Five high schools in Arica participated in the closing day of the year “Chaka: A community that learns”.
The program, which is developed in five high schools in the region, aims to improve the quality and equity of education through learning focused on collaboration between schools.
The Chaka program, developed in the Region of Arica and Parinacota by SUMMA, the Laboratory for Research and Innovation in Education for Latin America and the Caribbean, in alliance with the Luksic Foundation, held the closing event of the year “Chaka: a community that learns”.
The meeting brought together teachers, directors and technical heads of the Padre Francisco Napolitano, Agrícola José Abelardo Núñez, Don Bosco, Miramar and Leonardo Da Vinci high schools, where this pioneering program in Latin America is being developed, with the aim of improving educational quality and equity through in-depth learning.
During the activity, which included group work, the attendees reflected on the achievements of 2022 and reviewed, among other activities of this year, the five professional training cycles that were carried out and that addressed the topics of metacognition, dialogue and collaboration, formative feedback, Chaka Classroom and socioemotional learning.
Rafael Carrasco, deputy director of SUMMA, commented that “it was an opportunity to recognize the enormous work and commitment of all the school communities in a year that has been very hard for everyone, due to the pandemic and the return to on-site classes”. Adding that “it is important to highlight the collaborative approach that has been carried out for the professional development of teachers in this learning community that is Chaka, working with the same principles that are used in the classroom: dialogue, metacognitive reflection, feedback and socioemotional care”.
With a view to the future, the schools identified the challenges for 2023, focused mainly on strengthening the schools as communities that learn, dialogue and develop in an environment of mutual care; strengthening the work of accompaniment and feedback between classroom teachers and management teams; consolidating the bases for the continuity of collaborative work logics; and deepening the installation of pedagogical practices based on deep understanding.
Macarena Avila, coordinator of Education Projects at the Luksic Foundation, said that “we have worked together with SUMMA to accompany the high schools in the challenges that this year brought with the return to classroom attendance.

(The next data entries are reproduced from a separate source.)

==> src/rtl/wdog_keyed_pkg.sv <==
package wdog_keyed_pkg;
  typedef enum logic {
    KEY_IDLE,
    KEY_HALF
  } key_state_e;
endpackage

==> src/rtl/wdog_key_seq.sv <==
module wdog_key_seq
  import wdog_keyed_pkg::*;
#(
  parameter int unsigned ADDR_W = 8,
  parameter int unsigned DATA_W = 8,
  parameter logic [ADDR_W-1:0] REG_ADDR = 8'hA6,
  parameter logic [DATA_W-1:0] KEY_LO = 8'h1E,
  parameter logic [DATA_W-1:0] KEY_HI = 8'hE1
) (
  input  logic              clk_i,
  input  logic              rst_ni,
  input  logic              clr_i,
  input  logic              we_i,
  input  logic [ADDR_W-1:0] addr_i,
  input  logic [DATA_W-1:0] data_i,
  output logic              kick_o
);
  key_state_e state_q, state_d;
  logic hit;

  assign hit = we_i && (addr_i == REG_ADDR);

  always_comb begin
    kick_o  = 1'b0;
    state_d = state_q;
    if (clr_i) begin
      state_d = KEY_IDLE;
    end else if (we_i) begin
      // any write that is not the expected next byte drops the pending sequence
      if (hit && data_i == KEY_LO) begin
        state_d = KEY_HALF;
      end else begin
        state_d = KEY_IDLE;
        kick_o  = (state_q == KEY_HALF) && hit && (data_i == KEY_HI);
      end
    end
  end

  always_ff @(posedge clk_i or negedge rst_ni) begin
    if (!rst_ni) state_q <= KEY_IDLE;
    else         state_q <= state_d;
  end
endmodule

==> src/rtl/wdog_tick_cnt.sv <==
module wdog_tick_cnt #(
  parameter int unsigned CNT_W = 14
) (
  input  logic clk_i,
  input  logic rst_ni,
  input  logic clr_i,
  input  logic kick_i,
  input  logic tick_i,
  output logic armed_o,
  output logic ovf_o
);
  logic [CNT_W-1:0] cnt_q;
  logic             armed_q;

  assign armed_o = armed_q;
  assign ovf_o   = armed_q && tick_i && (&cnt_q) && !kick_i && !clr_i;

  always_ff @(posedge clk_i or negedge rst_ni) begin
    if (!rst_ni) begin
      armed_q <= 1'b0;
      cnt_q   <= '0;
    end else if (clr_i) begin
      armed_q <= 1'b0;
      cnt_q   <= '0;
    end else if (kick_i) begin
      armed_q <= 1'b1;
      cnt_q   <= '0;
    end else if (ovf_o) begin
      armed_q <= 1'b0;
      cnt_q   <= '0;
    end else if (armed_q && tick_i) begin
      cnt_q <= cnt_q + 1'b1;
    end
  end
endmodule

==> src/rtl/wdog_stretch.sv <==
module wdog_stretch #(
  parameter int unsigned LEN = 98
) (
  input  logic clk_i,
  input  logic rst_ni,
  input  logic load_i,
  output logic active_o
);
  localparam int unsigned W = $clog2(LEN + 1);
  localparam logic [W-1:0] LEN_L = W'(LEN);

  logic [W-1:0] left_q;

  assign active_o = (left_q != '0);

  always_ff @(posedge clk_i or negedge rst_ni) begin
    if (!rst_ni)        left_q <= '0;
    else if (load_i)    left_q <= LEN_L;
    else if (active_o)  left_q <= left_q - 1'b1;
  end
endmodule

==> src/rtl/wdog_ext_qual.sv <==
module wdog_ext_qual #(
  parameter int unsigned TICKS       = 2,
  parameter int unsigned SYNC_STAGES = 2
) (
  input  logic clk_i,
  input  logic rst_ni,
  input  logic pin_i,
  input  logic tick_i,
  output logic qual_o
);
  localparam int unsigned W = $clog2(TICKS + 1);
  localparam logic [W-1:0] TICKS_L = W'(TICKS);

  logic         pin_s;
  logic [W-1:0] seen_q;

  generate
    if (SYNC_STAGES == 0) begin : g_nosync
      assign pin_s = pin_i;
    end else begin : g_sync
      logic [SYNC_STAGES-1:0] sr_q;
      always_ff @(posedge clk_i or negedge rst_ni) begin
        if (!rst_ni) begin
          sr_q <= '0;
        end else begin
          sr_q[0] <= pin_i;
          for (int i = 1; i < SYNC_STAGES; i++) sr_q[i] <= sr_q[i-1];
        end
      end
      assign pin_s = sr_q[SYNC_STAGES-1];
    end
  endgenerate

  assign qual_o = (seen_q == TICKS_L);

  always_ff @(posedge clk_i or negedge rst_ni) begin
    if (!rst_ni)                  seen_q <= '0;
    else if (!pin_s)              seen_q <= '0;
    else if (tick_i && !qual_o)   seen_q <= seen_q + 1'b1;
  end
endmodule

==> src/rtl/wdog_keyed.sv <==
module wdog_keyed #(
  parameter int unsigned CNT_W       = 14,
  parameter int unsigned STRETCH     = 98,
  parameter int unsigned EXT_TICKS   = 2,
  parameter int unsigned SYNC_STAGES = 2,
  parameter int unsigned ADDR_W      = 8,
  parameter int unsigned DATA_W      = 8,
  parameter logic [ADDR_W-1:0] REG_ADDR = 8'hA6,
  parameter logic [DATA_W-1:0] KEY_LO   = 8'h1E,
  parameter logic [DATA_W-1:0] KEY_HI   = 8'hE1
) (
  input  logic              clk_i,
  input  logic              rst_ni,
  input  logic              mc_en_i,
  input  logic              sfr_we_i,
  input  logic [ADDR_W-1:0] sfr_addr_i,
  input  logic [DATA_W-1:0] sfr_wdata_i,
  input  logic              ext_rst_i,
  input  logic              rst_out_dis_i,
  output logic              rst_req_o,
  output logic              rst_pin_o
);
  logic kick, wdt_armed, wdt_ovf, wdt_hold, ext_qual;

  wdog_key_seq #(
    .ADDR_W  (ADDR_W),
    .DATA_W  (DATA_W),
    .REG_ADDR(REG_ADDR),
    .KEY_LO  (KEY_LO),
    .KEY_HI  (KEY_HI)
  ) i_key (
    .clk_i (clk_i),
    .rst_ni(rst_ni),
    .clr_i (rst_req_o),
    .we_i  (sfr_we_i),
    .addr_i(sfr_addr_i),
    .data_i(sfr_wdata_i),
    .kick_o(kick)
  );

  wdog_tick_cnt #(.CNT_W(CNT_W)) i_cnt (
    .clk_i  (clk_i),
    .rst_ni (rst_ni),
    .clr_i  (rst_req_o),
    .kick_i (kick),
    .tick_i (mc_en_i),
    .armed_o(wdt_armed),
    .ovf_o  (wdt_ovf)
  );

  wdog_stretch #(.LEN(STRETCH)) i_stretch (
    .clk_i   (clk_i),
    .rst_ni  (rst_ni),
    .load_i  (wdt_ovf),
    .active_o(wdt_hold)
  );

  wdog_ext_qual #(
    .TICKS      (EXT_TICKS),
    .SYNC_STAGES(SYNC_STAGES)
  ) i_ext (
    .clk_i (clk_i),
    .rst_ni(rst_ni),
    .pin_i (ext_rst_i),
    .tick_i(mc_en_i),
    .qual_o(ext_qual)
  );

  assign rst_req_o = wdt_hold | ext_qual;
  assign rst_pin_o = wdt_hold & ~rst_out_dis_i;
endmodule

==> config.mk <==
export PLATFORM = sky130hd
export DESIGN_NAME = wdog_keyed
export DESIGN_NICKNAME = d
export VERILOG_FILES = /design/src/rtl/wdog_keyed_pkg.sv /design/src/rtl/wdog_key_seq.sv /design/src/rtl/wdog_tick_cnt.sv /design/src/rtl/wdog_stretch.sv /design/src/rtl/wdog_ext_qual.sv /design/src/rtl/wdog_keyed.sv
export SDC_FILE = /design/constraint.sdc
export NUM_CORES = 1
export LEC_CHECK = 0
export BUFFER_PORTS_ARGS = -buffer_cell sky130_fd_sc_hd__buf_4
export CELL_PAD_IN_SITES_DETAIL_PLACEMENT = 1
export CELL_PAD_IN_SITES_GLOBAL_PLACEMENT = 1
export CORE_UTILIZATION = 40
export CTS_BUF_LIST = sky130_fd_sc_hd__clkbuf_4 sky130_fd_sc_hd__clkbuf_8 sky130_fd_sc_hd__clkbuf_16
export DETAILED_ROUTE_END_ITERATION = 10
export PLACE_DENSITY = 0.74
export SYNTH_ARGS = -nofsm -noshare
export SYNTH_HDL_FRONTEND = slang
export SYNTH_SLANG_ARGS = --single-unit
==> constraint.sdc <==
create_clock -name clk_i -period 1.95 [get_ports clk_i]
set_input_delay 0.195 -clock clk_i [delete_from_list [all_inputs] [get_ports clk_i]]
set_output_delay 0.195 -clock clk_i [all_outputs]
set_load 0.05 [all_outputs]
==> Yosys cells after proc, flatten, opt, wreduce, memory -nomap -nowiden <==
Cells that the tools add are included.
{ "word_totals": {"memories": 0, "mem_bits_rw": 0, "rom_bits": 0, "ff_bits": 27, "latch_bits": 0} }
{ "classes": {"multipliers": 0, "muxes": 17, "n_shift": 0, "magnitude_cmp": 0, "n_reduce_logical": 18, "n_eq_ne": 5, "n_div": 0, "addsub": 3, "bitwise_logic": 3} }
{ "ops": {"columns": ["op", "n"], "rows": [
  ["$mux 14", 4],
  ["$eq 8x8->1 const B", 2],
  ["$add 14x1->14 const B", 1],
  ["$mux 7", 2],
  ["$reduce_and 14->1", 1],
  ["$logic_and 1x1->1", 9],
  ["$mux 1", 9],
  ["$eq 8x5->1 const B", 1],
  ["$reduce_bool 7->1", 1],
  ["$sub 7x1->7 const B", 1],
  ["$mux 2", 2],
  ["$reduce_bool 2->1", 2],
  ["$reduce_bool 4->1", 1],
  ["$logic_not 1->1", 3],
  ["$reduce_bool 3->1", 1],
  ["$add 2x1->2 const B", 1],
  ["$eq 2x2->1 const B", 1],
  ["$ne 2x2->1 const B", 1],
  ["$and 1x1->1", 1],
  ["$not 1->1", 1],
  ["$or 1x1->1", 1]
]} }

==> Longest topological paths before layout <==
Gate-level depths: netlist of the first run.
{ "depth": {"ltp_word": 13, "mapped_depth": 8, "mapped_depth_nobuf": 6} }

==> Modules after synthesis <==
A second synthesis of the first run with hierarchy kept.
{ "unflattened": {"hier_cells": 154, "hier_area_um2": 1508.9} }
{ "modules_own_cells": {"columns": ["module", "area_per_inst_um2", "cells_each", "instances"], "rows": [
  ["wdog_tick_cnt", 813.3, 87, 1],
  ["wdog_stretch", 390.4, 39, 1],
  ["wdog_ext_qual", 162.7, 13, 1],
  ["wdog_key_seq", 130.1, 13, 1],
  ["wdog_keyed", 12.5, 2, 1]
]} }

==> Worst setup path after synthesis of the first run <==
Ideal clock, no wire load.
{ "synth_timing": {"path_type": "register to register", "from": "register i_stretch.left_q[0]", "to": "register i_cnt.cnt_q[1]", "period_less_slack_ps": 1904, "n_path_buf": 2, "slack_ps": 46, "arrival_time_ps": 1818, "path_stages_with_launch": 9, "required_ps": 1864, "setup_time_ps": 86, "path_cell_list": "dfrtp_1 -> inv_1 -> ha_1 -> nor4b_4 -> nand3_2 -> a31o_1 -> buf_6 -> buf_8 -> nor3_1"} }
{ "synth_via": {"elab_chain_cells": 9, "elab_cells_between_ends": 11, "cone_classes": "4 x mux; 1 x bitwise; 6 x reduce/logical"} }
{ "synth_rtl": {"columns": ["element", "line", "source"], "rows": [
  ["start: declaration", "wdog_stretch.sv:12", "logic [W-1:0] left_q;"],
  ["start signal: assignment", "wdog_stretch.sv:19", "else if (active_o) left_q <= left_q - 1'b1;"],
  ["$reduce_bool 7->1 *", "wdog_stretch.sv:14", "assign active_o = (left_q != '0);"],
  ["$or 1x1->1 *", "wdog_keyed.sv:69", "assign rst_req_o = wdt_hold | ext_qual;"],
  ["net rst_req_o", "wdog_keyed.sv:20", "output logic rst_req_o,"],
  ["$mux 1", "wdog_key_seq.sv:26", "if (clr_i) begin"],
  ["$logic_not 1->1", "wdog_tick_cnt.sv:16", "assign ovf_o = armed_q && tick_i && (&cnt_q) && !kick_i && !clr_i;"],
  ["$logic_and 1x1->1 (2 in a row)", "wdog_tick_cnt.sv:16", null],
  ["$mux 14", "wdog_tick_cnt.sv:28", "end else if (ovf_o) begin"],
  ["$mux 14", "wdog_tick_cnt.sv:25", "end else if (kick_i) begin"],
  ["$mux 14", "wdog_tick_cnt.sv:22", "end else if (clr_i) begin"],
  ["end signal: assignment", "wdog_tick_cnt.sv:32", "cnt_q <= cnt_q + 1'b1;"],
  ["end: declaration", "wdog_tick_cnt.sv:12", "logic [CNT_W-1:0] cnt_q;"]
]} }
The timed path passes the listed nets; every way through them passes the cells marked *.
A chain may end at the register's enable or synchronous reset.

==> Worst setup path after layout of the first run <==
{ "layout_timing": {"from": "register i_stretch.left_q[0]", "to": "output port rst_pin_o"} }
{ "layout_via": {"elab_chain_cells": 2} }
{ "layout_rtl": {"columns": ["element", "line", "source"], "rows": [
  ["$reduce_bool 7->1", "wdog_stretch.sv:14", null],
  ["$and 1x1->1", "wdog_keyed.sv:70", "assign rst_pin_o = wdt_hold & ~rst_out_dis_i;"],
  ["end: declaration", "wdog_keyed.sv:21", "output logic rst_pin_o"]
]} }
Every way passes these cells.

==> results.md, run 1 <==
- TritonCTS built the clock tree.
- The initial antenna violation count was 0.
- The endpoint arrival time on the critical path is 1.69 ns.
- The number of warning messages in the yosys log is 0.
- The final worst clock skew is 0.00601 ns.
- Counting the buffers created by CTS gives 3.
- For this design, the sink count on the clock tree is 27.
- The cell area after synthesis is 0.00149 sq mm.
- The setup violation total in the final timing report is 0.
- Once detail routing completed, the nets flagged for antenna violations numbered 0.
- The overall via count from detail_route is 1173.
- The worst path needs 1.89 ns of the cycle, external delays included.
- In this run, synthesis produced a sequential element count of 27.
- In this run the critical register-to-register path is captured at i_stretch.left_q[1].
- The path class of the lowest-slack min-delay path is in2reg.
- The top cell type's share of synthesized area is 0.454.
- The congestion estimate from routability-driven global placement came to 0.734.
- The maximum fanout encountered on the critical timing path is 3.
- Setup slack on the critical path of the routed design comes to 0.0631 ns.
- 24 I/O pins were placed.
- Timing would allow up to 530 MHz.
- The number of cell instances on the worst register-to-register path is 7.
- Port buffering added 23 buffers.
- The cell type with the highest aggregate area in the netlist is sky130_fd_sc_hd__dfrtp_1.
- After the first detailed-routing iteration, the DRC count stood at 32.
- The hold path startpoint is ext_rst_i.
- The via count of the first global-routing pass is 1261.
- The final-report hold violation count is 0.
- The flow ran to the end, and the final reports show no timing, DRC or antenna violations.
- The number of fill cells is 392.
- After synthesis, the cell types taking the most area are sky130_fd_sc_hd__dfrtp_1 45%, sky130_fd_sc_hd__xnor2_1 5.3%, sky130_fd_sc_hd__nor3_1 4.0%.
- After global routing the overflow that remains totals 0.
- The overall fraction of global-route tracks in use is 0.194.
- The first global-routing pass estimated 5950 microns of wire.
- The area added between synthesis and finish is 20.3%.
- The cell area reported after detailed placement is 0.00171 sq mm.
- The die area is 0.00397 sq mm.
- The number of instances on the worst hold path is 1.
- For this block, the routed nets add up to 3370 microns of wire.
- Counting along the longest clock path gives a buffer depth of 2.
- The type of destination of the critical path is an output port.
- After floorplanning, the core was divided into 21 placement rows.
- The delay of the slowest critical-path stage is 0.41 ns.
- The detailed-route DRC error count is 0.
- From bottom edge to top edge, the die measures 63.0 microns.
- OpenSTA, run right after detailed placement, puts the worst setup slack at 0.0206 ns.
- The total power draw is 1.00 mW.
- The library cell with the highest instance count after synthesis is sky130_fd_sc_hd__dfrtp_1.
- The count of distinct cell types in the synthesized netlist is 43.
- Summed over all cells, the static leakage comes to 0.852 nW.
- The family with the most delay on the worst path is simple AND/OR/NAND/NOR gates.
- The number of nets in the synthesized netlist is 164.
- Summing all non-filler instances in the final layout gives an area of 0.00179 sq mm.
- The count of non-filler cells in the finished layout is 216.
- The worst setup path is launched from a flip-flop.
- The fraction of layout instances using a drive strength above 1 is 0.265.
- After synthesis, the most frequently instantiated cells are 27 x sky130_fd_sc_hd__dfrtp_1, 12 x sky130_fd_sc_hd__nor3_1, 9 x sky130_fd_sc_hd__xnor2_1, 8 x sky130_fd_sc_hd__nand2_1, 8 x sky130_fd_sc_hd__nor2_1.
- The deepest level of the CTS H-tree is 1.
- Using the TritonRoute via totals, the vias-per-cell ratio works out to 5.43.
- Clock-pin slew was measured on the worst setup and hold paths at 0.09 ns.
- Traced cell by cell, the critical path runs through inv_1 > ha_2 > or2b_1 > nor4_4 > nor2_1 > buf_4.
- The CTS root buffer is sky130_fd_sc_hd__clkbuf_8.
- The effective utilization at floorplan is 0.433.
- Once placement completed, the tool counted placed cells totaling 208.
- The ratio of total power to cell area is 558 mW/mm^2.
- IR analysis of the VDD net gives a maximum drop of 0.000264 V.
- The wire length per cell is 15.6 microns.
- Data on the critical path is required at its endpoint by 1.75 ns.
- For this run, the detailed router's first-pass iteration total came to 4.
- For this run, the leading register cell type out of synthesis is sky130_fd_sc_hd__dfrtp_1.
- The die width is 63.0 microns.
- Entering global routing, the biggest net connects 28 pins.
- Setup repair after global routing left no endpoint under its margin.
- The proportion of synthesized flip-flops having asynchronous set or reset is 1.00.
- Together, buffers and inverters on the worst path number 2.
- The number of pins with negative max-slew slack in the final report is 0.
- The number of violations of the max-capacitance limit is 0.
- The hold path endpoint is i_ext.g_sync.sr_q[0].
- Of the synthesized area, sequential elements account for 0.454.
- Synthesis produced a netlist whose cell count is 139.
- The total number of nets in the final design is 196.
- The startpoint of the lowest-slack register-to-register path is i_stretch.left_q[0].
- The share of the cycle needed by the critical path after routing is 0.968.
- The slowest stage of the critical path belongs to the cell sky130_fd_sc_hd__dfrtp_1.
- In this run, synthesis inferred 0 flip-flops with an integrated enable.
- The detailed placer's ending HPWL is 2530 microns.
- The clock latency on the worst-skew pair is 0.27 ns.
- The synthesized area per cell is 10.7 sq um.
- 0 antenna diodes ended up in the layout.
- The slack of the worst reg-to-reg path is 0.12 ns.
- The area of the core region is 0.00344 sq mm.
- For the pin with the worst max-slew slack, the measured transition is 0.397 ns.
- For the final routed database, the setup TNS stands at 0 ns.
- The worst-case headroom to the max-slew limit is 0.735.
- The worst setup path is of the reg2out kind.
[worst max path at each step]
stage / from / end / depth (start not counted)
after global routing: i_stretch.left_q[1] / rst_pin_o / 6
after global placement: i_stretch.left_q[0] / i_stretch.left_q[1] / 6
after CTS: i_stretch.left_q[0] / rst_pin_o / 6
final: i_stretch.left_q[0] / rst_pin_o / 6
after detailed placement: i_stretch.left_q[0] / i_cnt.cnt_q[13] / 6
after floorplan: i_stretch.left_q[0] / i_cnt.cnt_q[1] / 8
[cells by family (layout without fill, tap and decap cells)]
family,after synthesis,in the layout,synth area share
xor+xnor,15,15,0.0882
fa+ha+maj,3,3,0.0252
mux,2,2,0.0143
flops,27,27,0.454
compound gates,14,14,0.0622
buf+inv,8,39,0.0328
simple gates,70,70,0.324
[where the power goes]
| part | internal, mW | switching, mW |
|---|---|---|
| Combinational | 0.0477 | 0.0486 |
| Sequential | 0.566 | 0.00425 |
| Clock | 0.160 | 0.173 |
| Total | 0.775 | 0.226 |
[per-stage QoR]
stage,util,hold WS [ns]
after floorplan,-,-0.101
after global placement,0.496,0.130
after detailed placement,0.496,0.133
after CTS,0.515,0.0205
after global routing,0.521,0.0164
final,0.521,0.0277
[layout make-up]
class / instances / area (sq um) / area share
Tap cell: 46 / 57.6 / 0.0321
Clock buffer: 4 / 48.8 / 0.0272
Inverter: 6 / 22.5 / 0.0126
Timing Repair Buffer: 29 / 220 / 0.123
Sequential cell: 27 / 676 / 0.377
Multi-Input combinational cell: 104 / 767 / 0.428
[placed cells by master, fill, tap and decap left out, types with 2 or more instances in the layout]
cell                        n
sky130_fd_sc_hd__dfrtp_1   27
sky130_fd_sc_hd__xnor2_1    9
sky130_fd_sc_hd__nor3b_1    2
sky130_fd_sc_hd__buf_4     28
sky130_fd_sc_hd__ha_1       2
sky130_fd_sc_hd__nor2_1     8
sky130_fd_sc_hd__o21a_1     2
sky130_fd_sc_hd__clkbuf_8   3
sky130_fd_sc_hd__inv_1      6
sky130_fd_sc_hd__or2_2      2
sky130_fd_sc_hd__nand2_1    8
sky130_fd_sc_hd__nand3_1    4
sky130_fd_sc_hd__nor4_1     4
sky130_fd_sc_hd__xor2_1     6
sky130_fd_sc_hd__or3_2      2
sky130_fd_sc_hd__and2_1     3
sky130_fd_sc_hd__and4_1     2
sky130_fd_sc_hd__o21ai_0    6
sky130_fd_sc_hd__nor4_4     2
sky130_fd_sc_hd__nor3_1    12
sky130_fd_sc_hd__nand4_1    4
sky130_fd_sc_hd__nand2b_1   4
[metal layers]
metal	up-vias	part of all wire	global-route usage
met5	-	0	0
li1	568	-	-
met2	30	0.49	0.315
met4	0	0.0089	0.0698
met1	572	0.47	0.264
met3	3	0.031	0.0219
[worst register-to-register path, cell delays in order, from the launching register on]
cell                      delay [ns]
sky130_fd_sc_hd__dfrtp_1        0.41
sky130_fd_sc_hd__inv_1          0.07
sky130_fd_sc_hd__ha_2           0.18
sky130_fd_sc_hd__or2b_1         0.28
sky130_fd_sc_hd__nor4_4         0.20
sky130_fd_sc_hd__buf_4          0.20
sky130_fd_sc_hd__mux2_2         0.33
sky130_fd_sc_hd__o21ai_0        0.07
[flip-flops by register name, indices dropped and copies added, names as in the netlist]
signal and flops:
i_cnt.cnt_q 14, i_stretch.left_q 7, i_ext.g_sync.sr_q 2, i_ext.seen_q 2, i_cnt.armed_o 1, i_key.state_q 1
[timing repair]
action / in CTS / in global routing
endpoints found under the setup margin: 2 / 5
gates resized for setup: 1 / 1
cloned: 0 / 0
setup buffers: 1 / 2
hold endpoints to repair: 27 / 0
pin swaps: 1 / 1
hold buffers: 1 / 0
(Power assumes the default switching activity.)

The return to classes, added to the challenge of the educational communities to experiment in depth and be able to apply the basic elements of the program has not been easy, but on this day we were proud to see how each school has soaked their classrooms with the elements proposed by Chaka, without neglecting the characteristics of their communities and students”.
Ema Llanos, a teacher at the Don Bosco School of Technology, said that the teachers “have been the protagonists of the activity, which I liked very much”. He was joined by Christopher Mancilla, a teacher at the Leonardo da Vinci School. who described the meeting as “a fruitful day, with the opportunity to connect with the opinions of different schools, which was enriching for us as a team”.
Chaka means “bridges” in the Aymara language and seeks to promote collaborative learning within the educational communities, among the network’s schools and between them and their local ecosystem.